No. 00-3350 Johnson v. Mitchell Page 29
In the district court, Johnson based his allegations of bias on Judge Nugent’s past
connections with others involved in the litigation of his case in state court. Specifically,
he argued that a reasonable person would have questioned the judge’s impartiality
because Judge Nugent was, during the time of Johnson’s first trial, a colleague of the
lead prosecutor, who also participated in Johnson’s second trial; Judge Nugent was,
during the time of that second trial, a colleague of the two state-court trial judges who
presided over Johnson’s first and second trials, respectively; Judge Nugent was, during
the time of Johnson’s post-conviction litigation in state court, a colleague of the appeals
judges who reviewed his petitions; and Judge Nugent prosecuted Donald Williams, a
potential witness in this case.
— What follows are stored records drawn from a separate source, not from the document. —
### src/hw/rtl/tccw_pkg.sv
`timescale 1ns / 1ps
// ----------------------------------------------------------------------------
// tccw_pkg
// Shared types, codes and helpers of the text console cell writer.
// ----------------------------------------------------------------------------
package tccw_pkg;

	localparam int COLUMNS_DEF = 80;
	localparam int ROWS_DEF    = 25;

	localparam int COL_W    = 7;
	localparam int ROW_W    = 5;
	localparam int ADDR_W   = 11;
	localparam int CELL_W   = 16;
	localparam int S_DATA_W = 128;
	localparam int S_USER_W = 2;
	localparam int M_DATA_W = 32;
	localparam int M_USER_W = 1;

	localparam int Q_DEPTH = 4;
	localparam int Q_PTR_W = 2;
	localparam int Q_CNT_W = 3;

	localparam logic [7:0] CH_NEWLINE  = 8'h0a;
	localparam logic [7:0] CH_MINUS    = 8'h2d;
	localparam logic [7:0] CH_ZERO     = 8'h30;
	localparam logic [7:0] CH_HEX_BASE = 8'h57;

	typedef enum logic [1:0] {
		OP_CHAR = 2'd0,
		OP_DEC  = 2'd1,
		OP_HEX  = 2'd2,
		OP_POS  = 2'd3
	} op_t;

	typedef enum logic [1:0] {
		TK_CURSOR,
		TK_NEWLINE,
		TK_WRITE,
		TK_DROP
	} tkind_t;

	typedef struct packed {
		tkind_t              kind;
		logic [7:0]          ch;
		logic [7:0]          attr;
		logic [ADDR_W-1:0]   addr;
		logic                last;
	} tok_t;

	typedef enum logic [1:0] {
		F_IDLE,
		F_CONV,
		F_DIGITS
	} fstate_t;

	function automatic logic [7:0] digit_char(input logic [3:0] d);
		if (d < 4'd10) begin
			return CH_ZERO + {4'h0, d};
		end else begin
			return CH_HEX_BASE + {4'h0, d};
		end
	endfunction

endpackage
However, unlike the judges in out-of-circuit cases cited
by Johnson, see Russell v. Lane, 890 F.2d 947, 948 (7th Cir. 1989); Rice v. McKenzie,
581 F.2d 1114, 1117 (4th Cir. 1978), Judge Nugent did not play any part in Johnson’s
prosecution or the adjudication of his state trials, appeals, or petitions for post-conviction
relief.
Moreover, we have consistently held that a judge need not recuse himself on the
basis of prior contact with a party or a witness, as long as the judge does not have a
familial, financial, or similarly close relationship with the party or witness and as long
as the judge has not received out-of-court information about the case at hand. See, e.g.,
United States v. Dandy, 998 F.2d 1344, 1349-50 (6th Cir. 1993); United States v.
Sammons, 918 F.2d 592, 598-99 (6th Cir. 1990). Because Johnson has not alleged that
Judge Nugent had any such direct contact with Johnson’s cases or received extrajudicial
information about them as a result of his prior connections, we conclude that the district
court did not commit an abuse of discretion in denying the petitioner’s motion to recuse.
III. CONCLUSION
Although most of the issues certified for review on appeal do not entitle the
petitioner to habeas relief, Johnson has established that the state courts unreasonably
applied well-established law in concluding that the petitioner’s attorney at his second
trial afforded him constitutionally effective assistance of counsel during the penalty
phase of the proceedings. We therefore AFFIRM the denial of habeas relief regarding
No. 00-3350 Johnson v. Mitchell Page 30
the state court’s judgment of conviction, but REVERSE the judgment of the district
court relating to the petitioner’s sentence and REMAND this matter for issuance of a
conditional writ of habeas corpus vacating Johnson’s death sentence, unless the State of
Ohio conducts a new sentencing hearing within 180 days of remand.